Saved data entries:

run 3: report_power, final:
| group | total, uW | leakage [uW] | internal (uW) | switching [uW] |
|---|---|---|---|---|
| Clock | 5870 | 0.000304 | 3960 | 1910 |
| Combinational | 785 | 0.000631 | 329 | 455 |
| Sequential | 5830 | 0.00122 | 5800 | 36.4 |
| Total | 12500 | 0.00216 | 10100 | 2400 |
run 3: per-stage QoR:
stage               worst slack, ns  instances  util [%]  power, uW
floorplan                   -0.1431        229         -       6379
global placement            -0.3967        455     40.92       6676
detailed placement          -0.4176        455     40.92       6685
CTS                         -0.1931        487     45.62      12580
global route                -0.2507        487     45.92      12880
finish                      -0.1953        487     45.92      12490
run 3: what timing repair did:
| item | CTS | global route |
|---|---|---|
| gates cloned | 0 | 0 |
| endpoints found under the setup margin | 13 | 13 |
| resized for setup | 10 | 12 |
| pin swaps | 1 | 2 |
**config.mk**
```make
export PLATFORM = sky130hd
export DESIGN_NAME = deg_back
export DESIGN_NICKNAME = d
export VERILOG_FILES = /design/src/hdl/deg_pkg.sv /design/src/hdl/deg_back.sv
export SDC_FILE = /design/constraint.sdc
export NUM_CORES = 1
export LEC_CHECK = 0
export BUFFER_PORTS_ARGS = -buffer_cell sky130_fd_sc_hd__buf_2
export CAP_MARGIN = 20
export CORE_MARGIN = 2
export CORE_UTILIZATION = 30
export DETAILED_ROUTE_END_ITERATION = 12
export PLACE_DENSITY_LB_ADDON = 0.15
export SLEW_MARGIN = 20
export SYNTH_ARGS = -nofsm -noshare
export SYNTH_HDL_FRONTEND = slang
export SYNTH_SLANG_ARGS = --single-unit
```
**constraint.sdc**
```tcl
create_clock -name clk -period 10.2 [get_ports clk]
set_clock_uncertainty 0.2 [all_clocks]
set_input_delay 2.04 -clock clk [delete_from_list [all_inputs] [get_ports clk]]
set_output_delay 2.04 -clock clk [all_outputs]
set_load 0.05 [all_outputs]
```
**src/hdl/deg_pkg.sv**
```systemverilog
// Shared constants and types for the diagonal emboss gray filter.
// No dependencies; used by every module of the block.
`timescale 1ns / 1ps

package deg_pkg;

    localparam int MAX_WIDTH = 4096;
    localparam int COL_W     = $clog2(MAX_WIDTH);
    localparam int ROW_W     = 16;
    localparam int F_W       = 6;               // depth / 10 for a 9-bit depth
    localparam int SUM_W     = 16;
    localparam int NJOB      = 4;
    localparam int QDEPTH    = 4;
    localparam int QPTR_W    = $clog2(QDEPTH);

    localparam int DEPTH_RESET  = 30;
    localparam int WIDTH_RESET  = 640;
    localparam int HEIGHT_RESET = 480;

    // configuration register indexes
    localparam logic [1:0] REG_DEPTH  = 2'd0;
    localparam logic [1:0] REG_WIDTH  = 2'd1;
    localparam logic [1:0] REG_HEIGHT = 2'd2;

    // result slots released by one pixel, in release order
    localparam int JOB_UP_LEFT = 0;
    localparam int JOB_UP      = 1;
    localparam int JOB_LEFT    = 2;
    localparam int JOB_SELF    = 3;

    typedef logic [31:0] pixel_t;

    typedef struct packed {
        logic [F_W-1:0]   factor;
        logic [COL_W-1:0] col_last;
        logic [ROW_W-1:0] row_last;
    } cfg_t;

    typedef struct packed {
        pixel_t           px;
        pixel_t           up_left;
        pixel_t           up;
        pixel_t           left;
        logic [COL_W-1:0] col;
        logic [ROW_W-1:0] row;
        logic [NJOB-1:0]  mask;
    } item_t;

endpackage

```
**src/hdl/deg_back.sv**
```systemverilog
// Back end: expands each queued pixel into its results, one per cycle unless stalled,
// through a two-stage emboss datapath ending in the output register. Depends on deg_pkg.
`timescale 1ns / 1ps

module deg_back
(
    input  logic                      clk,
    input  logic                      rst_n,
    input  deg_pkg::cfg_t             cfg,
    input  deg_pkg::item_t            head,
    input  logic                      head_valid,
    output logic                      pop,
    output logic                      out_valid,
    input  logic                      out_stall,
    output logic [deg_pkg::COL_W-1:0] out_col,
    output logic [deg_pkg::ROW_W-1:0] out_row,
    output logic [7:0]                gray_out,
    output logic [7:0]                alpha_out,
    output logic                      last_of_run
);

    // abs((own - nb) * f + 127); fits 14 bits for any 6-bit factor
    function automatic logic [13:0] chan_mag(input logic [7:0] own,
                                             input logic [7:0] nb,
                                             input logic [deg_pkg::F_W-1:0] f);
        logic signed [8:0]  diff;
        logic signed [16:0] v;
        logic [16:0]        mag;
        diff = $signed({1'b0, own}) - $signed({1'b0, nb});
        v    = 17'(diff) * 17'($signed({1'b0, f})) + 17'sd127;
        mag  = v[16] ? 17'(-v) : 17'(v);
        return mag[13:0];
    endfunction

    logic [deg_pkg::NJOB-1:0]  done_reg, done_next;
    logic [deg_pkg::NJOB-1:0]  rem;
    logic [deg_pkg::NJOB-1:0]  sel;
    logic                      advance;
    logic                      issue;
    logic                      job_last;
    deg_pkg::pixel_t           own;
    logic [deg_pkg::COL_W-1:0] job_col;
    logic [deg_pkg::ROW_W-1:0] job_row;
    logic [deg_pkg::SUM_W-1:0] job_sum;

    logic                      s1_valid_reg;
    logic [deg_pkg::COL_W-1:0] s1_col_reg;
    logic [deg_pkg::ROW_W-1:0] s1_row_reg;
    logic [deg_pkg::SUM_W-1:0] s1_sum_reg;
    logic [7:0]                s1_alpha_reg;
    logic                      s1_last_reg;

    logic                      out_valid_reg;
    logic [deg_pkg::COL_W-1:0] out_col_reg;
    logic [deg_pkg::ROW_W-1:0] out_row_reg;
    logic [7:0]                gray_reg;
    logic [7:0]                alpha_reg;
    logic                      last_reg;

    logic                      sat;
    logic [20:0]               quot_prod;
    logic [7:0]                gray_next;

    // whole pipeline moves together whenever the output register is free
    assign advance  = !out_valid_reg || !out_stall;
    assign issue    = head_valid && advance;
    assign rem      = head.mask & ~done_reg;
    assign sel      = rem & (~rem + 1'b1);
    assign job_last = (rem & ~sel) == '0;
    assign pop      = issue && job_last;

    always_comb
    begin
        done_next = done_reg;
        if (issue)
        begin
            done_next = job_last ? '0 : (done_reg | sel);
        end
    end

    always_comb
    begin
        own = head.px;
        if (sel[deg_pkg::JOB_UP_LEFT])
        begin
            own = head.up_left;
        end
        else if (sel[deg_pkg::JOB_UP])
        begin
            own = head.up;
        end
        else if (sel[deg_pkg::JOB_LEFT])
        begin
            own = head.left;
        end
        job_col = (sel[deg_pkg::JOB_UP_LEFT] || sel[deg_pkg::JOB_LEFT])
                  ? head.col - 1'b1 : head.col;
        job_row = (sel[deg_pkg::JOB_UP_LEFT] || sel[deg_pkg::JOB_UP])
                  ? head.row - 1'b1 : head.row;
        // the neighbour is always the pixel that just arrived
        job_sum = deg_pkg::SUM_W'(chan_mag(own[7:0],   head.px[7:0],   cfg.factor))
                + deg_pkg::SUM_W'(chan_mag(own[15:8],  head.px[15:8],  cfg.factor))
                + deg_pkg::SUM_W'(chan_mag(own[23:16], head.px[23:16], cfg.factor));
    end

    // sum / 3 by reciprocal; exact below 768, and 768 upwards clamps to 255
    assign sat       = s1_sum_reg >= deg_pkg::SUM_W'(3 * 256);
    assign quot_prod = 21'(s1_sum_reg[9:0]) * 21'd683;
    assign gray_next = sat ? 8'hFF : quot_prod[18:11];

    always_ff @(posedge clk)
    begin
        if (issue)
        begin
            s1_col_reg   <= job_col;
            s1_row_reg   <= job_row;
            s1_sum_reg   <= job_sum;
            s1_alpha_reg <= own[31:24];
            s1_last_reg  <= job_last;
        end
        if (advance && s1_valid_reg)
        begin
            out_col_reg <= s1_col_reg;
            out_row_reg <= s1_row_reg;
            gray_reg    <= gray_next;
            alpha_reg   <= s1_alpha_reg;
            last_reg    <= s1_last_reg;
        end
    end

    always_ff @(posedge clk or negedge rst_n)
    begin
        if (!rst_n)
        begin
            done_reg      <= '0;
            s1_valid_reg  <= 1'b0;
            out_valid_reg <= 1'b0;
        end
        else
        begin
            done_reg <= done_next;
            if (advance)
            begin
                s1_valid_reg  <= issue;
                out_valid_reg <= s1_valid_reg;
            end
        end
    end

    assign out_valid   = out_valid_reg;
    assign out_col     = out_col_reg;
    assign out_row     = out_row_reg;
    assign gray_out    = gray_reg;
    assign alpha_out   = alpha_reg;
    assign last_of_run = last_reg;

endmodule

```
==> flow_metrics.env <==
export IMPL_status="finished, violations left"
export IMPL_violations="setup timing"
export IMPL_die_w_um=237
export IMPL_synthTopCellsByArea="fa_1, edfxtp_1, ha_1"
export IMPL_worst_pin_slew_ns=0.811
export IMPL_dpl_hpwl_um=35900
export IMPL_setup_slack_ns=-0.383
export IMPL_syn_area_um2=16300
export IMPL_multi_input_area_um2=12500
export IMPL_synth_edf_count=98
export IMPL_post_route_cells_drive_above_1_share=0.313
export IMPL_numCtsBuffers=9
export IMPL_cts_hold_buf=0
export IMPL_first_global_vias=13800
export IMPL_ys_ff_latch=104
export IMPL_endpoint_kind="flop"
export IMPL_cts_tree="built"
export IMPL_place_gp_congestion=0.843
export IMPL_track_usage=0.150
export IMPL_cp_start_kind="primary input"
export IMPL_drc=0
export IMPL_whs_path_depth=0
export IMPL_dr_pass1_iters=5
export IMPL_cp_required_ns=10.11
export IMPL_port_buffers=216
export IMPL_grt_pass1_wl_um=68800
export IMPL_synth_most_common_cell="inv_1"
export IMPL_crit_path_max_incr_delay_ns=0.54
export IMPL_synth_avg_cell_area_um2=8.95
export IMPL_synth_nets=2401
export IMPL_ios=245
export IMPL_diodes=0
export IMPL_crit_slowest_cell="fa_1"
export IMPL_cp_common_cell="fa_1"
export IMPL_post_route_util=0.409
export IMPL_clockRootBuffer="clkbuf_16"
export IMPL_dieArea_um2=56100
export IMPL_synth_cell_types=55
export IMPL_hp_class="flop to flop"
export IMPL_ys_top_cells_by_count="inv_1, ha_1, nand2_1"
export IMPL_overflow=0
export IMPL_post_route_period_util=1.04
export IMPL_r2r_cells=45
export IMPL_maxCapViolations=0
export IMPL_drtAntennaViolNets=0
export IMPL_max_slew_margin_rel=0.452
export IMPL_area_delta_synth_final_pct=34.9
export IMPL_crit_fanout=5
export IMPL_vias_per_cell=4.50
export IMPL_max_freq_mhz=94.5
export IMPL_synthCells=1818
export IMPL_setup_violations=7
export IMPL_wirelength_um=42500
export IMPL_first_iter_violations=429
export IMPL_worst_skew_pair_late_latency_ns=0.36
export IMPL_hold_violations=0
export IMPL_clock_path_buffers=2
export IMPL_ys_warn_count=0
export IMPL_num_rows=85
export IMPL_final_nets=2930
export IMPL_antenna_found_initial=0
export IMPL_die_height_um=237
export IMPL_fin_crit_ns=10.58
export IMPL_start_util=0.303
export IMPL_synth_top_area_cell="fa_1"
export IMPL_rsz0062_at_grt="true"
export IMPL_synth_top_area_share=0.222
export IMPL_async_flop_share=0.0577
export IMPL_fill_cells=5436
export IMPL_critPathKind="primary input to flop"
export IMPL_synth_flop_cell="edfxtp_1"
export IMPL_clock_sinks=104
export IMPL_final_max_slew_violation_count=0
export IMPL_grt_max_degree=60
export IMPL_route_vias_total=13700
export IMPL_seq_area_frac_synth=0.190
export IMPL_path_clk_slew_ns=0.08
export IMPL_register_area_um2=3090
export IMPL_core_area_um2=53700
export IMPL_cp_arrival_ns=10.49
export IMPL_wire_per_inst_um=14.0
export IMPL_htreeDepth=3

Exercise description
Reprint exactly the lines above that start at the one with "export IMPL_ys_ff_latch=104" and end at the one with "export IMPL_maxCapViolations=0", keeping both and adding none.

Result of the exercise
export IMPL_ys_ff_latch=104
export IMPL_endpoint_kind="flop"
export IMPL_cts_tree="built"
export IMPL_place_gp_congestion=0.843
export IMPL_track_usage=0.150
export IMPL_cp_start_kind="primary input"
export IMPL_drc=0
export IMPL_whs_path_depth=0
export IMPL_dr_pass1_iters=5
export IMPL_cp_required_ns=10.11
export IMPL_port_buffers=216
export IMPL_grt_pass1_wl_um=68800
export IMPL_synth_most_common_cell="inv_1"
export IMPL_crit_path_max_incr_delay_ns=0.54
export IMPL_synth_avg_cell_area_um2=8.95
export IMPL_synth_nets=2401
export IMPL_ios=245
export IMPL_diodes=0
export IMPL_crit_slowest_cell="fa_1"
export IMPL_cp_common_cell="fa_1"
export IMPL_post_route_util=0.409
export IMPL_clockRootBuffer="clkbuf_16"
export IMPL_dieArea_um2=56100
export IMPL_synth_cell_types=55
export IMPL_hp_class="flop to flop"
export IMPL_ys_top_cells_by_count="inv_1, ha_1, nand2_1"
export IMPL_overflow=0
export IMPL_post_route_period_util=1.04
export IMPL_r2r_cells=45
export IMPL_maxCapViolations=0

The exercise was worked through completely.